BACKGROUND: International robotic-assisted PCI platforms such as CorPath 200 and CorPath GRX have demonstrated procedural safety and efficacy but are limited by the absence of real-time tactile feedback and cumbersome device exchange. The ETcath200, the first domestically developed robotic PCI system in China, introduces guidewire force-sensing to provide real-time visual resistance feedback that partially compensates for the lack of direct tactile sensation, along with streamlined device exchange and an intuitive joystick-roller interface. AIMS: This study aimed to evaluate the feasibility, safety, and procedural performance of the ETcath200 system in patients with complex coronary lesions. METHODS: In this prospective, single-center, single-arm trial, 20 patients with AHA/ACC type B2 or C complex coronary lesions underwent PCI using the ETcath200 system.

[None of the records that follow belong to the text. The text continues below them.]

## config.mk

```make
export PLATFORM = sky130hd
export DESIGN_NAME = freq_meter
export DESIGN_NICKNAME = d
export VERILOG_FILES = /design/src/rtl/freq_meter_pkg.sv /design/src/rtl/freq_meter_div.sv /design/src/rtl/freq_meter.sv
export SDC_FILE = /design/constraint.sdc
export NUM_CORES = 1
export LEC_CHECK = 0
export BUFFER_PORTS_ARGS = -buffer_cell sky130_fd_sc_hd__clkbuf_2
export CAP_MARGIN = 5
export CELL_PAD_IN_SITES_DETAIL_PLACEMENT = 1
export CELL_PAD_IN_SITES_GLOBAL_PLACEMENT = 2
export CORE_MARGIN = 5
export CORE_UTILIZATION = 30
export DETAILED_ROUTE_END_ITERATION = 10
export PLACE_DENSITY = 0.67
export SLEW_MARGIN = 20
export SYNTH_ARGS = -nofsm -noshare
export SYNTH_HDL_FRONTEND = slang
export SYNTH_HIERARCHICAL = 1
export SYNTH_SLANG_ARGS = --single-unit
```

## constraint.sdc

```tcl
create_clock -name clk -period 6.6 [get_ports clk]
set_input_delay 0.33 -clock clk [delete_from_list [all_inputs] [get_ports clk]]
set_output_delay 0.33 -clock clk [all_outputs]
set_load 0.05 [all_outputs]
```

## src/rtl/freq_meter_pkg.sv

```systemverilog
// Shared types and constants for the frequency / peak-amplitude meter.
// Contents: FSM state encoding, output saturation limits, divider widths,
// the gate snapshot payload and a saturating absolute-value helper.
package freq_meter_pkg;

  localparam int unsigned DIN_W  = 16;
  localparam int unsigned FREQ_W = 19;
  localparam int unsigned NUM_W  = 32;
  localparam int unsigned DEN_W  = 16;
  localparam int unsigned IDX_W  = 16;
  localparam int unsigned STEP_W = 5;

  localparam logic [FREQ_W-1:0] FREQ_MAX = 19'h7FFFF;
  localparam logic [DIN_W-1:0]  AMP_MAX  = 16'h7FFF;

  typedef enum logic [1:0] {
    S_RUN = 2'd0,
    S_DIV = 2'd1,
    S_OUT = 2'd2
  } state_t;

  // Values captured at the end of a measurement gate
  typedef struct packed {
    logic [IDX_W-1:0] cnt;
    logic [IDX_W-1:0] first;
    logic [IDX_W-1:0] last;
    logic [DIN_W-1:0] pk;
  } snap_t;

  // |x| with the one unrepresentable magnitude (-32768) clamped to 32767
  function automatic logic [DIN_W-1:0] abs_sat(input logic signed [DIN_W-1:0] x);
    if (x == 16'sh8000) return AMP_MAX;
    else if (x[DIN_W-1]) return DIN_W'(-x);
    else return DIN_W'(x);
  endfunction

endpackage

```

## src/rtl/freq_meter_div.sv

```systemverilog
// Sequential restoring divider, 32-bit numerator by 16-bit denominator,
// one quotient bit per clock (32 iteration clocks after the start clock).
// Ports:
//   clk, rst   clock, synchronous active-high reset (aborts a divide)
//   start      load num/den and begin; ignored while busy
//   num, den   dividend / divisor
//   busy       high while iterating
//   done       one-clock pulse when quo is valid
//   quo        quotient; holds until the next start
module freq_meter_div
  import freq_meter_pkg::*;
(
  input  logic             clk,
  input  logic             rst,
  input  logic             start,
  input  logic [NUM_W-1:0] num,
  input  logic [DEN_W-1:0] den,
  output logic             busy,
  output logic             done,
  output logic [NUM_W-1:0] quo
);

  logic [DEN_W-1:0]  rem;
  logic [DEN_W-1:0]  dsr;
  logic [STEP_W-1:0] step;
  logic [DEN_W:0]    trial_c;
  logic [DEN_W-1:0]  diff_c;
  logic              fit_c;

  // Trial subtraction of the divisor from the shifted partial remainder;
  // diff wraps harmlessly because it is only used when the divisor fits
  always_comb begin
    trial_c = {rem, quo[NUM_W-1]};
    fit_c   = (trial_c >= {1'b0, dsr});
    diff_c  = trial_c[DEN_W-1:0] - dsr;
  end

  // quo doubles as the dividend shift register while busy
  always_ff @(posedge clk) begin
    if (rst) begin
      busy <= 1'b0;
      done <= 1'b0;
      quo  <= '0;
      rem  <= '0;
      dsr  <= '0;
      step <= '0;
    end else begin
      done <= 1'b0;
      if (busy) begin
        rem  <= fit_c ? diff_c : trial_c[DEN_W-1:0];
        quo  <= {quo[NUM_W-2:0], fit_c};
        step <= step + STEP_W'(1);
        if (step == STEP_W'(NUM_W - 1)) begin
          busy <= 1'b0;
          done <= 1'b1;
        end
      end else if (start) begin
        rem  <= '0;
        quo  <= num;
        dsr  <= den;
        step <= '0;
        busy <= 1'b1;
      end
    end
  end

endmodule

```

## src/rtl/freq_meter.sv

```systemverilog
// Frequency (Hz) and peak |din| meter for a signed sample stream.
// Counts hysteresis-qualified rising zero crossings over a gate of
// GATE_SAMPLES strobes and reports freq = (crossings-1)*FS_HZ / span.
// Optional macro FREQ_METER_ROUND_EN: round the quotient to nearest
// instead of truncating.
// Ports:
//   clk     system clock
//   rst     synchronous active-high reset
//   f_s     sample strobe, asynchronous to clk (period >= 40 clk)
//   din     signed sample, held constant between strobes
//   freq    measured frequency in Hz, saturating at 19'h7FFFF
//   amp     peak |din| over the last gate
//   no_sig  last gate held fewer than 2 rising crossings
//   valid   one-clock pulse when freq/amp/no_sig update
module freq_meter
  import freq_meter_pkg::*;
#(
  parameter int unsigned FS_HZ        = 40000,
  parameter int unsigned GATE_SAMPLES = 4000,
  parameter int unsigned HYST         = 512
) (
  input  logic                    clk,
  input  logic                    rst,
  input  logic                    f_s,
  input  logic signed [DIN_W-1:0] din,
  output logic [FREQ_W-1:0]       freq,
  output logic [DIN_W-1:0]        amp,
  output logic                    no_sig,
  output logic                    valid
);

  localparam int unsigned          HW       = DIN_W + 1;
  localparam logic [IDX_W-1:0]     IDX_LAST = IDX_W'(GATE_SAMPLES - 1);
  localparam logic signed [DIN_W:0] HYST_POS = HW'(HYST);
  localparam logic signed [DIN_W:0] HYST_NEG = -HYST_POS;

  logic [2:0]              f_sync;
  logic                    strobe_c;
  logic                    stb_q;
  logic signed [DIN_W-1:0] din_q;
  logic                    armed;
  logic [IDX_W-1:0]        idx;
  logic [IDX_W-1:0]        cnt, first, last;
  logic [DIN_W-1:0]        pk;
  snap_t                   snap;
  logic                    gate_done;

  logic signed [DIN_W:0]   din_x_c;
  logic [DIN_W-1:0]        abs_c;
  logic                    neg_c, cross_c, gate_end_c;
  logic [IDX_W-1:0]        cnt_n, first_n, last_n;
  logic [DIN_W-1:0]        pk_n;

  state_t                  state, state_n;
  logic                    div_start_c, out_load_c;
  logic [NUM_W-1:0]        num_c;
  logic [DEN_W-1:0]        den_c;
  logic                    div_busy, div_done;
  logic [NUM_W-1:0]        div_quo;

  // Falling edge of the synchronised f_s
  assign strobe_c = f_sync[2] & ~f_sync[1];

  // Per-sample acquisition results, including the current sample
  always_comb begin
    din_x_c    = {din_q[DIN_W-1], din_q};
    abs_c      = abs_sat(din_q);
    neg_c      = (din_x_c < HYST_NEG);
    cross_c    = armed && (din_x_c >= HYST_POS);
    gate_end_c = stb_q && (idx == IDX_LAST);
    cnt_n      = cnt;
    first_n    = first;
    last_n     = last;
    pk_n       = pk;
    if (cross_c) begin
      cnt_n  = cnt + IDX_W'(1);
      last_n = idx;
      if (cnt == '0) first_n = idx;
    end
    if (abs_c > pk) pk_n = abs_c;
  end

  // Synchroniser, sample capture, hysteresis and gate accumulation
  always_ff @(posedge clk) begin
    if (rst) begin
      f_sync    <= '0;
      stb_q     <= 1'b0;
      din_q     <= '0;
      armed     <= 1'b0;
      idx       <= '0;
      cnt       <= '0;
      first     <= '0;
      last      <= '0;
      pk        <= '0;
      snap      <= '0;
      gate_done <= 1'b0;
    end else begin
      f_sync    <= {f_sync[1:0], f_s};
      stb_q     <= strobe_c;
      if (strobe_c) din_q <= din;
      gate_done <= gate_end_c;
      if (stb_q) begin
        if (neg_c) armed <= 1'b1;
        else if (cross_c) armed <= 1'b0;
        first <= first_n;
        last  <= last_n;
        if (gate_end_c) begin
          snap <= '{cnt: cnt_n, first: first_n, last: last_n, pk: pk_n};
          cnt  <= '0;
          pk   <= '0;
          idx  <= '0;
        end else begin
          cnt <= cnt_n;
          pk  <= pk_n;
          idx <= idx + IDX_W'(1);
        end
      end
    end
  end

  // Divider operands from the gate snapshot
  always_comb begin
    num_c = NUM_W'(snap.cnt - IDX_W'(1)) * NUM_W'(FS_HZ);
    den_c = DEN_W'(snap.last - snap.first);
`ifdef FREQ_METER_ROUND_EN
    num_c = num_c + NUM_W'(den_c >> 1);
`endif
  end

  always_ff @(posedge clk) begin
    if (rst) state <= S_RUN;
    else     state <= state_n;
  end

  // Gate sequencing: skip the divide when there is nothing to measure
  always_comb begin
    state_n     = state;
    div_start_c = 1'b0;
    out_load_c  = 1'b0;
    unique case (state)
      S_RUN: begin
        if (gate_done) begin
          if (snap.cnt < IDX_W'(2)) begin
            state_n = S_OUT;
          end else begin
            div_start_c = 1'b1;
            state_n     = S_DIV;
          end
        end
      end
      S_DIV: if (div_done) state_n = S_OUT;
      S_OUT: begin
        out_load_c = 1'b1;
        state_n    = S_RUN;
      end
      default: state_n = S_RUN;
    endcase
  end

  freq_meter_div u_div (
    .clk   (clk),
    .rst   (rst),
    .start (div_start_c),
    .num   (num_c),
    .den   (den_c),
    .busy  (div_busy),
    .done  (div_done),
    .quo   (div_quo)
  );

  // Result registers
  always_ff @(posedge clk) begin
    if (rst) begin
      freq   <= '0;
      amp    <= '0;
      no_sig <= 1'b1;
      valid  <= 1'b0;
    end else begin
      valid <= out_load_c;
      if (out_load_c) begin
        amp <= snap.pk;
        if (snap.cnt < IDX_W'(2)) begin
          freq   <= '0;
          no_sig <= 1'b1;
        end else begin
          freq   <= (div_quo > NUM_W'(FREQ_MAX)) ? FREQ_MAX : div_quo[FREQ_W-1:0];
          no_sig <= 1'b0;
        end
      end
    end
  end

  // A gate can only finish while idle if f_s respects its minimum period
  a_gate_in_run: assert property (@(posedge clk) disable iff (rst)
    gate_done |-> (state == S_RUN));
  a_start_idle: assert property (@(posedge clk) disable iff (rst)
    div_start_c |-> !div_busy);

endmodule

```

==> impl_metrics.env, run 1 <==
export IMPL_placeableCoreArea_sq_mm=0.0564
export IMPL_worstHoldPathType="in2reg"
export IMPL_detailedPlace_worstSlack_ps=295
export IMPL_crit_fanout=6
export IMPL_tritoncts_num_buffers=37
export IMPL_vias_per_cell=4.93
export IMPL_critPathLaunchType="flop"
export IMPL_final_min_period_over_clock_period_pct=92.8
export IMPL_power_density_mw_per_mm2=196
export IMPL_most_instantiated_flip_flop_cell_in_the_synthesis_netlist="dfxtp_1"
export IMPL_timing_setup_critical_path_class="reg2reg"
export IMPL_met3_wirelength_um=1100
export IMPL_grt_max_degree=106
export IMPL_final_core_util_pct=34.4
export IMPL_tritoncts_clock_tree="built"
export IMPL_finalSetupViolCount=0
export IMPL_cp_cell_sequence="inv_1 -> ha_1 -> or4b_2 -> nor4_4 -> xor2_2 -> inv_2 -> xnor2_2 -> inv_1 -> ha_1 -> ha_1 -> fa_1 -> ha_1 -> fa_1 -> ha_1 -> a21o_1 -> a41oi_1 -> o21ai_0 -> a311oi_1 -> xor2_1 -> mux2i_1 -> nor2_1 -> a21oi_1 -> nor2_1"
export IMPL_final_cell_mix="dfxtp_1 (275), nor2_1 (233), nand2_1 (187), inv_1 (169), a21oi_1 (169)"
export IMPL_p_leak_nw=7.39
export IMPL_setup_tns_ps=0
export IMPL_hpwlAfterDp_um=32600
export IMPL_worst_case_setup_margin_in_the_final_layout_ps=476
export IMPL_clock_root_buffer="clkbuf_16"
export IMPL_vdd_ir_drop_worst_mv=0.183
export IMPL_timing_critical_path_arrival_ps=6550
export IMPL_final_antenna_net_count=0
export IMPL_worst_path_largest_cell_delay_ps=640
export IMPL_dieArea_sq_mm=0.0618
export IMPL_post_route_cells_drive_above_1_share_pct=8.05
export IMPL_count_of_standard_cell_rows=87
export IMPL_post_synth_inst_count=2057
export IMPL_fin_nets=2255
export IMPL_number_of_cells_after_detailed_placement=2777
export IMPL_post_synth_num_cell_types=79
export IMPL_grt_overflow=0
export IMPL_drv_slew=0
export IMPL_met2WireLength_um=21000
export IMPL_timing_slew_headroom_pct=27.1
export IMPL_layoutNonFillerInstCount=2855
export IMPL_post_synth_top_area_fraction_pct=32.3
export IMPL_top_level_ports=56
export IMPL_initialDrtViolationCount=354
export IMPL_timing_max_cap_violations=0
export IMPL_yosysSeqAreaShare_pct=32.3
export IMPL_synth_ff_latch_count=276
export IMPL_power_total_mw=3.81
export IMPL_worst_pin_slew_ps=1090
export IMPL_final_instance_area_sq_mm=0.0194
export IMPL_floorplan_initialDensity_pct=30.3
export IMPL_synth_top_cells_by_area="dfxtp_1 (32%), ha_1 (8.9%), mux2i_1 (6.4%)"
export IMPL_clock_insertion_delay_worst_skew_ps=560
export IMPL_finalHoldWorstSlack_ps=41.2
export IMPL_detail_route_first_pass_iterations=4
export IMPL_critPathCaptureType="flop"
export IMPL_rsz_0062_raised_after_global_routing="no"
export IMPL_track_usage_pct=14.5
export IMPL_chipWidth_um=249
export IMPL_syn_avg_cell_area_sq_um=8.31
export IMPL_antenna_cells=0
export IMPL_drt_total_wl_um=45000
export IMPL_clock_skew_final_ps=11.9
export IMPL_report_final_hold_viol_count=0
export IMPL_via_count=14100
export IMPL_syn_to_layout_area_delta_pct=13.5
export IMPL_cts_htree_levels=2
export IMPL_synth_enable_flop_cells=0
export IMPL_critical_path_slowest_cell="or4b_2"
export IMPL_clk_pin_slew_worst_paths_ps=60
export IMPL_asyncSetResetFlopFracSynth_pct=0
export IMPL_cp_common_cell="ha_1"
export IMPL_mostFrequentLayoutCell="dfxtp_1"
export IMPL_synth_top_area_cell="dfxtp_1"
export IMPL_yosys_warnings=6
export IMPL_floorplan_die_height_um=249
export IMPL_run_status="complete, no violations"
export IMPL_placement_cell_area_sq_mm=0.0181
export IMPL_gp_congestion=0.782
export IMPL_port_buffers=55
export IMPL_clock_sinks=276
export IMPL_antenna_found_initial=0
export IMPL_grt_first_pass_wirelength_um=76900
export IMPL_detail_route_wl_per_cell_um=15.8
export IMPL_maxClockFrequency_ghz=0.163
export IMPL_topRoutingLayerUsed="met4"
export IMPL_num_fill_cells=6742
export IMPL_critical_path_required_ps=7030
export IMPL_first_global_vias=14800
export IMPL_post_synth_instance_area_sq_mm=0.0171
export IMPL_route_layer_met1_wl_um=22100
export IMPL_clk_path_buf_depth=3
export IMPL_timing_final_crit_period_ps=6120
export IMPL_post_detailed_route_drc_marker_count=0
==> flip-flops by register name, indices dropped and copies added, names as in the netlist <==
| register | cells |
|---|---|
| armed | 1 |
| u_div/rem | 16 |
| din_q | 16 |
| f_sync | 3 |
| u_div/step | 5 |
| last | 16 |
| first | 16 |
| no_sig | 1 |
| state | 2 |
| valid | 1 |
| u_div/dsr | 16 |
| snap | 64 |
| u_div/quo | 32 |
| gate_done | 1 |
| cnt | 16 |
| stb_q | 1 |
| pk | 16 |
| u_div/busy | 1 |
| idx | 16 |
| u_div/done | 1 |
| freq | 19 |
| amp | 16 |
==> layout make-up <==
| class | instances | area, sq um | share of cell area [%] |
|---|---|---|---|
| Clock buffer | 53 | 1040 | 5.34 |
| Clock inverter | 12 | 143 | 0.735 |
| Inverter | 172 | 646 | 3.33 |
| Multi-Input combinational cell | 1493 | 10500 | 54.1 |
| Sequential cell | 276 | 5530 | 28.5 |
| Tap cell | 756 | 946 | 4.88 |
| Timing Repair Buffer | 93 | 599 | 3.09 |
==> path summary, 6_finish.rpt <==
check / from / end / depth (start not counted) / slack, ps
setup / recovery: snap[49] / u_div/quo[31] / 23 / 480
hold / removal: din[14] / din_q[14] / 3 / 40
setup reg to reg: snap[49] / u_div/quo[31] / 23 / 480
hold reg to reg: freq[14] / freq[14] / 2 / 450
==> where the power goes <==
group	switching (mW)	internal [mW]	total (mW)
clock network	0.796	1.17	1.97
registers	0.00502	1.67	1.67
logic	0.117	0.0430	0.160
==> worst max-delay path: cells and delay by family (launching register included) <==
kind | cells | cell delay (ps)
simple gates | 4 | 950
buf+inv | 3 | 380
xor+xnor | 3 | 600
compound gates | 5 | 1070
fa+ha+maj | 7 | 2530
flops | 1 | 300
mux | 1 | 150
==> routing by layer <==
| metal | track usage [%] | vias up |
|---|---|---|
| met5 | 0 | - |
| met4 | 3.88 | 0 |
| met3 | 2.01 | 60 |
| met2 | 24.6 | 110 |
| met1 | 19.4 | 6732 |
| li1 | - | 7160 |
==> Yosys cell counts (11+ instances only) <==
master,n
ha_1,122
a21o_1,13
or3_1,12
nand2_1,187
nor3b_1,13
nor2_1,235
o21ai_1,13
nand2b_1,30
dfxtp_1,276
nand3_1,33
a211oi_1,61
and3_1,14
xor2_1,46
nand3b_1,13
mux2i_1,110
nand4_1,28
clkbuf_1,96
o21ai_0,43
xnor2_1,59
o211ai_1,27
o32ai_1,16
nor4_1,19
a21oi_1,169
fa_1,41
buf_2,11
inv_1,170
nor3_1,29
nor2b_1,18
==> logic make-up after synthesis <==
kind of cell / share of synthesized area, %
multiplexers: 6.51
AO/OA/AOI/OAI: 16.3
other: 0.0219
buffers and inverters: 6.65
AND/OR/NAND/NOR: 18.7
adder cells (fa/ha/maj): 13.8
XOR/XNOR: 5.67
flip-flops: 32.3
==> repair_timing <==
item                       in CTS  in global routing
hold endpoints to repair       12                  0
hold buffers                   12                  0
resized for setup               0                  6
setup endpoints to repair       0                  5
setup buffers                   0                  1
Note: power is estimated with default switching activity, not from simulation.
==> run 2, diff against run 1 <==
--- a/config.mk
+++ b/config.mk
@@ -16,5 +16,4 @@
 export SLEW_MARGIN = 20
 export SYNTH_ARGS = -nofsm -noshare
 export SYNTH_HDL_FRONTEND = slang
-export SYNTH_HIERARCHICAL = 1
 export SYNTH_SLANG_ARGS = --single-unit
==> impl_metrics.env, run 2 <==
export IMPL_timing_critical_path_arrival_ps=6610
export IMPL_critical_path_slowest_cell="fa_1"
export IMPL_cts_htree_levels=2
export IMPL_floorplan_initialDensity_pct=30.3
export IMPL_timing_slew_headroom_pct=34.5
export IMPL_critical_path_startpoint="snap[48]"
export IMPL_layout_top_registers="snap x64, u_div.quo x32, freq x19"
export IMPL_chipWidth_um=245
export IMPL_grt_max_degree=123
export IMPL_timing_max_cap_violations=0
export IMPL_detail_route_first_pass_iterations=7
export IMPL_most_common_cell_in_the_netlist="dfxtp_1"
export IMPL_drv_slew=0
export IMPL_num_fill_cells=6531
export IMPL_mostFrequentLayoutCell="dfxtp_1"
export IMPL_synth_mux_area_share_pct=5.03
export IMPL_antenna_cells=0
export IMPL_cts_repair_resize_count=0
export IMPL_synth_top_area_cell="dfxtp_1"
export IMPL_seq_area_sq_mm=0.00553
export IMPL_worst_pin_slew_ps=983
export IMPL_first_global_vias=14500
export IMPL_final_min_period_over_clock_period_pct=94.0
export IMPL_grt_overflow=0
export IMPL_timing_final_crit_period_ps=6200
export IMPL_p_leak_nw=7.38
export IMPL_worst_r2r_path_depth=26
export IMPL_cp_common_cell="inv_1"
export IMPL_synth_compound_gate_area_share_pct=17.2
export IMPL_setup_tns_ps=0
export IMPL_largest_register_ff_count=64
export IMPL_fin_nets=2226
export IMPL_clk_pin_slew_worst_paths_ps=60
export IMPL_synth_ff_latch_count=276
export IMPL_gp_congestion=0.777
export IMPL_critPathLaunchType="flop"
export IMPL_worst_case_setup_margin_in_the_final_layout_ps=397
export IMPL_asyncSetResetFlopFracSynth_pct=0
export IMPL_post_route_cells_drive_above_1_share_pct=9.22
export IMPL_post_synth_top_area_fraction_pct=33.2
export IMPL_hpwlAfterDp_um=33200
export IMPL_detailedPlace_worstSlack_ps=401
export IMPL_yosys_area_share_xor_xnor_pct=5.69
export IMPL_synth_enable_flop_cells=0
export IMPL_synth_top_cells_by_area="dfxtp_1 (33%), ha_1 (9.5%), nand2_1 (6.2%)"
export IMPL_regToRegStartpoint="snap[48]"
export IMPL_cell_depth_of_the_worst_hold_path=3
export IMPL_worst_path_largest_cell_delay_ps=550
export IMPL_clock_sinks=276
export IMPL_multi_input_comb_area_sq_mm=0.0101
export IMPL_crit_fanout=8
export IMPL_placeableCoreArea_sq_mm=0.0550
export IMPL_clock_root_buffer="clkbuf_16"
export IMPL_worstHoldPathType="in2reg"
export IMPL_yosys_area_share_simple_pct=18.3
export IMPL_clock_insertion_delay_worst_skew_ps=560
export IMPL_most_instantiated_flip_flop_cell_in_the_synthesis_netlist="dfxtp_1"
export IMPL_maxClockFrequency_ghz=0.161
export IMPL_ys_top_cells_by_count="dfxtp_1 (276), nand2_1 (274), nor2_1 (229)"
export IMPL_tritoncts_num_buffers=37
export IMPL_run_status="complete, no violations"
export IMPL_syn_to_layout_area_delta_pct=14.0
export IMPL_rsz_0062_raised_after_global_routing="no"
export IMPL_cp_num_buf_inv=8
export IMPL_post_detailed_route_drc_marker_count=0
export IMPL_synth_fp_nets=2209
export IMPL_worst_r2r_setup_slack_ps=400
export IMPL_final_core_util_pct=34.5
export IMPL_track_usage_pct=15.2
export IMPL_critical_path_required_ps=7010
export IMPL_initialDrtViolationCount=463
export IMPL_tritoncts_clock_tree="built"
export IMPL_clk_path_buf_depth=3
export IMPL_post_synth_inst_count=2027
export IMPL_critPathCaptureType="flop"
export IMPL_drt_total_wl_um=45900
export IMPL_grt_first_pass_wirelength_um=76000
export IMPL_dominant_combinational_cell_family_by_area_after_synthesis="simple AND/OR/NAND/NOR gates"
export IMPL_clock_skew_final_ps=24.5
export IMPL_power_density_mw_per_mm2=204
export IMPL_detail_route_wl_per_cell_um=16.3
export IMPL_post_synth_num_cell_types=73
export IMPL_vdd_ir_drop_worst_mv=0.197
export IMPL_top_level_ports=56
export IMPL_floorplan_die_height_um=245
export IMPL_final_antenna_net_count=0
export IMPL_vias_per_cell=4.84
export IMPL_layoutNonFillerInstCount=2820
export IMPL_number_of_cells_after_detailed_placement=2737
export IMPL_cts_setup_buffers=0
export IMPL_finalSetupViolCount=0
export IMPL_post_synth_instance_area_sq_mm=0.0166
export IMPL_yosysSeqAreaShare_pct=33.2
export IMPL_timing_setup_critical_path_class="reg2reg"
export IMPL_path_delay_family="adder cells"
export IMPL_dieArea_sq_mm=0.0603
export IMPL_report_final_hold_viol_count=0
export IMPL_antenna_found_initial=0
export IMPL_critical_path_reg2reg_endpoint="u_div.quo[28]"
export IMPL_hold_start="din[15]"
export IMPL_endpoint_worst_hold="din_q[15]"
export IMPL_port_buffers=55
export IMPL_synthAdderAreaFrac_pct=13.9
export IMPL_top_register="snap"
export IMPL_syn_avg_cell_area_sq_um=8.21
export IMPL_count_of_standard_cell_rows=86
export IMPL_yosys_warnings=0
export IMPL_final_cell_mix="dfxtp_1 (275), nand2_1 (274), nor2_1 (229), a21oi_1 (168), inv_1 (159)"
export IMPL_via_count=13700
export IMPL_power_total_mw=3.87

Technical success was defined as full robotic completion without any unplanned manual input (including partial manual assistance or manual conversion); clinical success as residual stenosis < 30% with TIMI 3 flow and no in-hospital major adverse cardiac events (MACE). Patients were followed for 30 days. RESULTS: All 20 patients (mean age 63.2 ± 12.0 years; 80% male) had unstable angina and complex coronary anatomy (79.2% type C lesions; 50% bifurcation, 65% diffuse). Most procedures were performed via radial access (80%), and the majority utilized drug-eluting stents (65%). Technical success was achieved in 16 cases (80%), while four cases (20%) required manual conversion due to severe tortuosity or calcification (n = 3) or guidewire-induced dissection (n = 1; managed successfully). All patients achieved clinical success; no device failures, MACE, or serious adverse events occurred at 30 days. Mean procedure duration was 61.0 ± 23.3 min; radiation dose was 0.07 ± 0.04 mSv. CONCLUSIONS: The ETcath200 robotic PCI system demonstrated feasibility, safety, and reliable performance in complex coronary lesions, achieving high clinical success and excellent short-term outcomes. Manual conversion was required only in anatomically challenging cases. These data support further multicenter evaluation of ETcath200 in complex coronary interventions.